__Problem to work on__.
All lines of the listing that contain "layer" should be shown in full.

□ □ □

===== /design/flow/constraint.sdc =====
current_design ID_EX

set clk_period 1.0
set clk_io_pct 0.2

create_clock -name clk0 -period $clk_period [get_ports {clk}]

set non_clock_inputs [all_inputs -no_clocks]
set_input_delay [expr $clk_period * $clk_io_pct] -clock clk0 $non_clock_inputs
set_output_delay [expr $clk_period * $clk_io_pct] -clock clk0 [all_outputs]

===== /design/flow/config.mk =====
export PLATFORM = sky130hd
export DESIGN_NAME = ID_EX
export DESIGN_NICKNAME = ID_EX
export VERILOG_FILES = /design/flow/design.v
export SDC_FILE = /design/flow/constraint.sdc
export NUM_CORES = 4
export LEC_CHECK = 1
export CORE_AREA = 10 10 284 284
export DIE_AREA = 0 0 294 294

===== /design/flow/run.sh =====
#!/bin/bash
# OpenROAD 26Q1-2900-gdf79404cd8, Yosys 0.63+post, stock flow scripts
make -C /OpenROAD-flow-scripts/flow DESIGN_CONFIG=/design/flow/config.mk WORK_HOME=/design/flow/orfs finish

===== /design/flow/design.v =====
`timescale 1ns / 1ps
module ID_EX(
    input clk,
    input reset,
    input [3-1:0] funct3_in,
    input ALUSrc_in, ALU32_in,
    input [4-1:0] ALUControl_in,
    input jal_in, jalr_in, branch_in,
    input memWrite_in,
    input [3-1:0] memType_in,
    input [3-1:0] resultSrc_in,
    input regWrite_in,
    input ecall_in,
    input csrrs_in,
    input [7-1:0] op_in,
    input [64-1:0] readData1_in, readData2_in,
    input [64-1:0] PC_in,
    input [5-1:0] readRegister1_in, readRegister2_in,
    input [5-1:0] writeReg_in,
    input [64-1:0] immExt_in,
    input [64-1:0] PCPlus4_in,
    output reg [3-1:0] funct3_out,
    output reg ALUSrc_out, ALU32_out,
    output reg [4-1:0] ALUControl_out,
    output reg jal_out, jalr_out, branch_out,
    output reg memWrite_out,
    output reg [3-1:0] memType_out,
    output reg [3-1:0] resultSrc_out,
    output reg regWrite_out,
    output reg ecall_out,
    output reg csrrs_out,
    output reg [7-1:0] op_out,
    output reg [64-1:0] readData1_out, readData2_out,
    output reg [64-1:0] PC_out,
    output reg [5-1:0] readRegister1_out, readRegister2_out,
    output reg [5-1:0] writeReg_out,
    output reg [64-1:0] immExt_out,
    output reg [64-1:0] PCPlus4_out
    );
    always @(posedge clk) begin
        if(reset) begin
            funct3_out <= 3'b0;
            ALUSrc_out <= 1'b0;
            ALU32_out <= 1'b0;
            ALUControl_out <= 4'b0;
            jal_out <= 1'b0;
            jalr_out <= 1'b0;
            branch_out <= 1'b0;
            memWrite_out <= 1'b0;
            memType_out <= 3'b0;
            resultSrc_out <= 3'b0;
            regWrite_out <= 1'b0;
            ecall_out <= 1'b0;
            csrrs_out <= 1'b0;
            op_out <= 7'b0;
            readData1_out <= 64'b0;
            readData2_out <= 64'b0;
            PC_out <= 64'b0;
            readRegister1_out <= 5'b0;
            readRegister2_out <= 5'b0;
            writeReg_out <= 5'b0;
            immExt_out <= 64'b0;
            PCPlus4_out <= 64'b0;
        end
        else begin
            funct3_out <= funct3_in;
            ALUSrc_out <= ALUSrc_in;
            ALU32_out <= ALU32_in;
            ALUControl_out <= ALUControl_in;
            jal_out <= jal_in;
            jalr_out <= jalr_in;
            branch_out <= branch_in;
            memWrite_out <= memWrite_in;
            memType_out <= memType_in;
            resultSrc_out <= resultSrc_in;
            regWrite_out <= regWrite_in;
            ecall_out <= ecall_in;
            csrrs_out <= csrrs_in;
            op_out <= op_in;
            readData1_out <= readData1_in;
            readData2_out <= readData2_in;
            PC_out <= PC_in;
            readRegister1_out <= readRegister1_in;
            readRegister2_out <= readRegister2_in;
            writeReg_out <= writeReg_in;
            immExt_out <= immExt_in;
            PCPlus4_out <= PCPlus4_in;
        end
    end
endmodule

□ □ □

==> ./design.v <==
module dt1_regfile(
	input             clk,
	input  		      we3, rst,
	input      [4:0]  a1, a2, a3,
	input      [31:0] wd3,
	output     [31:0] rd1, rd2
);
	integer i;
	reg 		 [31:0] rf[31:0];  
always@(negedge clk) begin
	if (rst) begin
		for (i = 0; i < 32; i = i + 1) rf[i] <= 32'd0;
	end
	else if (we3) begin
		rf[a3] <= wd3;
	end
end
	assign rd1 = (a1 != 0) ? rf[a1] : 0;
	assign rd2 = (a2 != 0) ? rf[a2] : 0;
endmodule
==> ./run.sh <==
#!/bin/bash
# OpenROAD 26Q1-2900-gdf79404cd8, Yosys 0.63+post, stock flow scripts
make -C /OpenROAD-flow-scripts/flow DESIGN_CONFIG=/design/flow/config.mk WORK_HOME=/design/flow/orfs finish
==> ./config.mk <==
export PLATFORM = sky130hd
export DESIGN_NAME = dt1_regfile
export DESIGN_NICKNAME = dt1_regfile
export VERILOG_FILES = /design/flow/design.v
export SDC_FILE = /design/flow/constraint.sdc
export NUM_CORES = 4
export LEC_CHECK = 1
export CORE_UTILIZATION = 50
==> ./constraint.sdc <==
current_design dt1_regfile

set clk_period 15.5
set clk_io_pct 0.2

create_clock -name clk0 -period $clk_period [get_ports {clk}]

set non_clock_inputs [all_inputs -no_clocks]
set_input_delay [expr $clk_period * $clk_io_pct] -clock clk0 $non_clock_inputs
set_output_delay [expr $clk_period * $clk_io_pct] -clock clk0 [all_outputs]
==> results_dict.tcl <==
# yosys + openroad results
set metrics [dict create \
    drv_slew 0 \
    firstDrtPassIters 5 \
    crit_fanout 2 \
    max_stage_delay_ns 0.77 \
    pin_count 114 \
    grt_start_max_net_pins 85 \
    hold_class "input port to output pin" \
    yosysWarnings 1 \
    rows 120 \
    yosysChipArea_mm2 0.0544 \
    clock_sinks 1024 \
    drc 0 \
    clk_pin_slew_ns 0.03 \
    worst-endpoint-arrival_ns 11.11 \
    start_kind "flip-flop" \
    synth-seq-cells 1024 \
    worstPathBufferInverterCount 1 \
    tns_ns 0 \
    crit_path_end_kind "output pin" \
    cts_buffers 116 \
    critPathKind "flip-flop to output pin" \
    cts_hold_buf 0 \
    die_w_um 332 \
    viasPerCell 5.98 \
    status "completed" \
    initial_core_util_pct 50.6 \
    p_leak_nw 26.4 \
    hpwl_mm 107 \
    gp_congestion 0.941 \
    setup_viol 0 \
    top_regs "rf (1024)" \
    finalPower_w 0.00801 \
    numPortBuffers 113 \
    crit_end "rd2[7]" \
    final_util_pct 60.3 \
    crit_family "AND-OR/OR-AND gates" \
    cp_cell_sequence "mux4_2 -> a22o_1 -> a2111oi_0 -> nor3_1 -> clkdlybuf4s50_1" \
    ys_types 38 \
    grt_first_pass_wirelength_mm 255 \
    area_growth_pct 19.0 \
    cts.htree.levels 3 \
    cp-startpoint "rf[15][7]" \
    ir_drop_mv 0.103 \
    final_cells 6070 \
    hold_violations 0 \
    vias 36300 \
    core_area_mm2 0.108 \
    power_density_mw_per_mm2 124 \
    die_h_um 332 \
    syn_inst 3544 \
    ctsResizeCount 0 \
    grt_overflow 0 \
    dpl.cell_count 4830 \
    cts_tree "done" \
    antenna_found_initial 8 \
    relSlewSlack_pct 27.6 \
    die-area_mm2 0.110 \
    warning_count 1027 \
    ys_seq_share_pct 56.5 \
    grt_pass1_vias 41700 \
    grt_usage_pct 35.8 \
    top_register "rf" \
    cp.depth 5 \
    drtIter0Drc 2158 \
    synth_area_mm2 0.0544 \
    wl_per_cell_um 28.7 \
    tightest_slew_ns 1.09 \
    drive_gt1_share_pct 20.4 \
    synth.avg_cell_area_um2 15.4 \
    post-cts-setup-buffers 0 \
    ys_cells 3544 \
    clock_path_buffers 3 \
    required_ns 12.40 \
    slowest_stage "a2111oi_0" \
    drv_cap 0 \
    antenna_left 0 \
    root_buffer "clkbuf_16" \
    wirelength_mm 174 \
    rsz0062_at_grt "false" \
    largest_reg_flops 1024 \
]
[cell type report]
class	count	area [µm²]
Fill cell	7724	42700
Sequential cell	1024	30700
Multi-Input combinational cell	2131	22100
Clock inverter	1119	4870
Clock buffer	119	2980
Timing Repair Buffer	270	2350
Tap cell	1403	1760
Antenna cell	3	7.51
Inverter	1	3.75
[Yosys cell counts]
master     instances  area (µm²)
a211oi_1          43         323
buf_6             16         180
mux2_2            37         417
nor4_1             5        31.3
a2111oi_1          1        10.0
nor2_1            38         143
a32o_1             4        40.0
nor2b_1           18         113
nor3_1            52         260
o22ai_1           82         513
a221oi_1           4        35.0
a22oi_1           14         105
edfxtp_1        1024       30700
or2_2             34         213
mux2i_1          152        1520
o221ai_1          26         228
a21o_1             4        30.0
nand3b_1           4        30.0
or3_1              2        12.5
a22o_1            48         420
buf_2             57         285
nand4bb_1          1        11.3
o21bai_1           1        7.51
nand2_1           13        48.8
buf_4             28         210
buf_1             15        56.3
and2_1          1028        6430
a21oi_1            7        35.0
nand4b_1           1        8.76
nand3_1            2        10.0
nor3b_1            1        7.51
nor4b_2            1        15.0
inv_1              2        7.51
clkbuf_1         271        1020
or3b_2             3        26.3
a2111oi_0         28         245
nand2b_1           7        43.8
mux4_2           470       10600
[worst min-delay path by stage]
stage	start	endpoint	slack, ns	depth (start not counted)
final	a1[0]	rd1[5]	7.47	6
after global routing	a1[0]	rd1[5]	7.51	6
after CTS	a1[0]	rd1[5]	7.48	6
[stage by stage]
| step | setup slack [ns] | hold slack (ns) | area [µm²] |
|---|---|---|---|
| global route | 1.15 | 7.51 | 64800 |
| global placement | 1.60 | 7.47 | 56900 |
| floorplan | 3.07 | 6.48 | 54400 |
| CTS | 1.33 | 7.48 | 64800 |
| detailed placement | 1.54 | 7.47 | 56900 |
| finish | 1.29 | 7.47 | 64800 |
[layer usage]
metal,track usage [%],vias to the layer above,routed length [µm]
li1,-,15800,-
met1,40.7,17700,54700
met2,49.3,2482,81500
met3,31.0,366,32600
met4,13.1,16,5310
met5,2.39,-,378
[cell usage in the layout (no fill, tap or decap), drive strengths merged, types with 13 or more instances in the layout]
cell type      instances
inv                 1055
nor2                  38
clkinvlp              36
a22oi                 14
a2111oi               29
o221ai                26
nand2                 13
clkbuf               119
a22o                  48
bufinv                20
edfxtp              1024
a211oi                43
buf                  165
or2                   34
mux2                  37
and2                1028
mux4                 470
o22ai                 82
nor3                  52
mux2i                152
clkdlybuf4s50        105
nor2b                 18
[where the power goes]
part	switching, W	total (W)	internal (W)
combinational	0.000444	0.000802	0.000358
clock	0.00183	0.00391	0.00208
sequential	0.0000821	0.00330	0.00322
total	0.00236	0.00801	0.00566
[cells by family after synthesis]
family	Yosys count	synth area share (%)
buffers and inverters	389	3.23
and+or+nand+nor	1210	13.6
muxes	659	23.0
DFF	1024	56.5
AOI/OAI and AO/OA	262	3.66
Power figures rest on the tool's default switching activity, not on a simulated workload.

□ □ □

__Solved problem__.
[layer usage]
metal,track usage [%],vias to the layer above,routed length [µm]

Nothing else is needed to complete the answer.